(Saved data entries)
■ ■ ■

==> config.mk <==
export PLATFORM = sky130hd
export DESIGN_NAME = historyTable_flat
export DESIGN_NICKNAME = d
export VERILOG_FILES = /design/src/bpPkg.sv /design/src/resolveIf.sv /design/src/historyTable.sv /design/src/flat_wrapper.sv
export SDC_FILE = /design/constraint.sdc
export NUM_CORES = 2
export LEC_CHECK = 0
export ABC_CLOCK_PERIOD_IN_PS = 3100
export BUFFER_PORTS_ARGS = -buffer_cell sky130_fd_sc_hd__buf_2
export CAP_MARGIN = 5
export CORE_UTILIZATION = 60
export CTS_CLUSTER_DIAMETER = 30
export DETAILED_ROUTE_END_ITERATION = 6
export GPL_TIMING_DRIVEN = 1
export MAX_ROUTING_LAYER = met4
export PLACE_DENSITY = 0.78
export SYNTH_ARGS = -nofsm -noshare
export SYNTH_HDL_FRONTEND = slang
export SYNTH_SLANG_ARGS = --single-unit
==> constraint.sdc <==
create_clock -name clk -period 3.1 [get_ports clk]
set_input_delay 0.155 -clock clk [delete_from_list [all_inputs] [get_ports clk]]
set_output_delay 0.155 -clock clk [all_outputs]
set_load 0.02 [all_outputs]
==> src/bpPkg.sv <==
`default_nettype none

package bpPkg;

    // address and indexing
    localparam int addrWidth  = 32;
    localparam int indexWidth = 8;                     // fetch bits 9:2
    localparam int tableDepth = 1 << indexWidth;       // btb and bht entries
    localparam int tagWidth   = addrWidth - indexWidth - 2;

    // local history and pattern table
    localparam int histWidth = 4;
    localparam int phtDepth  = 1 << histWidth;         // one counter per history

    // statistics
    localparam int cntWidth = 16;

    typedef logic [addrWidth-1:0] addrT;
    typedef logic [1:0]           ctrT;

    // two-bit counter encoding where msb set means taken
    localparam ctrT ctrStrongNotTaken = 2'b00;
    localparam ctrT ctrWeakNotTaken   = 2'b01;         // reset value
    localparam ctrT ctrWeakTaken      = 2'b10;
    localparam ctrT ctrStrongTaken    = 2'b11;

    // fetch address constants
    localparam addrT pcResetValue = '0;
    localparam addrT pcStep       = addrT'(4);         // one instruction

endpackage

`default_nettype wire
==> src/resolveIf.sv <==
`timescale 1ns/10ps
`default_nettype none

// registered branch resolution with one strobe per resolved branch
interface resolveIf;

    logic        upValid;   // single cycle strobe
    bpPkg::addrT upPc;      // address of the resolved branch
    bpPkg::addrT upTarget;  // where it goes when taken
    logic        upTaken;   // actual outcome

    modport source (
        output upValid,
        output upPc,
        output upTarget,
        output upTaken
    );

    // tables only listen and nothing flows back
    modport sink (
        input upValid,
        input upPc,
        input upTarget,
        input upTaken
    );

endinterface

`default_nettype wire

==> src/historyTable.sv <==
`timescale 1ns/10ps
`default_nettype none

module historyTable (
    input  logic                        clk,
    input  logic                        reset,
    input  bpPkg::addrT                 ifPc,
    output logic [bpPkg::histWidth-1:0] fetchHistory,
    output logic [bpPkg::histWidth-1:0] trainHistory,
    resolveIf.sink                      up
);

    localparam int idxLo = 2;
    localparam int idxHi = idxLo + bpPkg::indexWidth - 1;

    // one shift register per branch slot
    logic [bpPkg::histWidth-1:0]  histMem [bpPkg::tableDepth];
    logic [bpPkg::indexWidth-1:0] fetchIdx;
    logic [bpPkg::indexWidth-1:0] trainIdx;

    assign fetchIdx = ifPc[idxHi:idxLo];
    assign trainIdx = up.upPc[idxHi:idxLo];

    assign fetchHistory = histMem[fetchIdx];
    assign trainHistory = histMem[trainIdx];   // value before this shift

    always_ff @(posedge clk or negedge reset) begin
        if (!reset) begin
            for (int i = 0; i < bpPkg::tableDepth; i++) begin
                histMem[i] <= '0;
            end
        end else if (up.upValid) begin
            // newest outcome enters at bit 0 and the oldest falls off the top
            histMem[trainIdx] <= {trainHistory[bpPkg::histWidth-2:0], up.upTaken};
        end
    end

endmodule

`default_nettype wire

==> src/flat_wrapper.sv <==
// flat-port wrapper written by rule: the top's interface ports become plain ports
module historyTable_flat 
  (clk, reset, ifPc, fetchHistory, trainHistory, up_upValid, up_upPc, up_upTarget, up_upTaken);
  resolveIf up_i ();
  input  logic clk;
  input  logic reset;
  input  bpPkg::addrT ifPc;
  output logic [bpPkg::histWidth-1:0] fetchHistory;
  output logic [bpPkg::histWidth-1:0] trainHistory;
  input wire logic [$bits(up_i.upValid)-1:0] up_upValid;
  input wire logic [$bits(up_i.upPc)-1:0] up_upPc;
  input wire logic [$bits(up_i.upTarget)-1:0] up_upTarget;
  input wire logic [$bits(up_i.upTaken)-1:0] up_upTaken;
  assign up_i.upValid = up_upValid;
  assign up_i.upPc = up_upPc;
  assign up_i.upTarget = up_upTarget;
  assign up_i.upTaken = up_upTaken;
  historyTable u_core (.clk(clk), .reset(reset), .ifPc(ifPc), .fetchHistory(fetchHistory), .trainHistory(trainHistory), .up(up_i));
endmodule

■ ■ ■

_The task_: Above are some records; copy exactly the lines from the one with "typedef logic [addrWidth-1:0] addrT;" through the one with "localparam addrT pcResetValue = '0;", both included, and no others.

_Task response_:
    typedef logic [addrWidth-1:0] addrT;
    typedef logic [1:0]           ctrT;

    // two-bit counter encoding where msb set means taken
    localparam ctrT ctrStrongNotTaken = 2'b00;
    localparam ctrT ctrWeakNotTaken   = 2'b01;         // reset value
    localparam ctrT ctrWeakTaken      = 2'b10;
    localparam ctrT ctrStrongTaken    = 2'b11;

    // fetch address constants
    localparam addrT pcResetValue = '0;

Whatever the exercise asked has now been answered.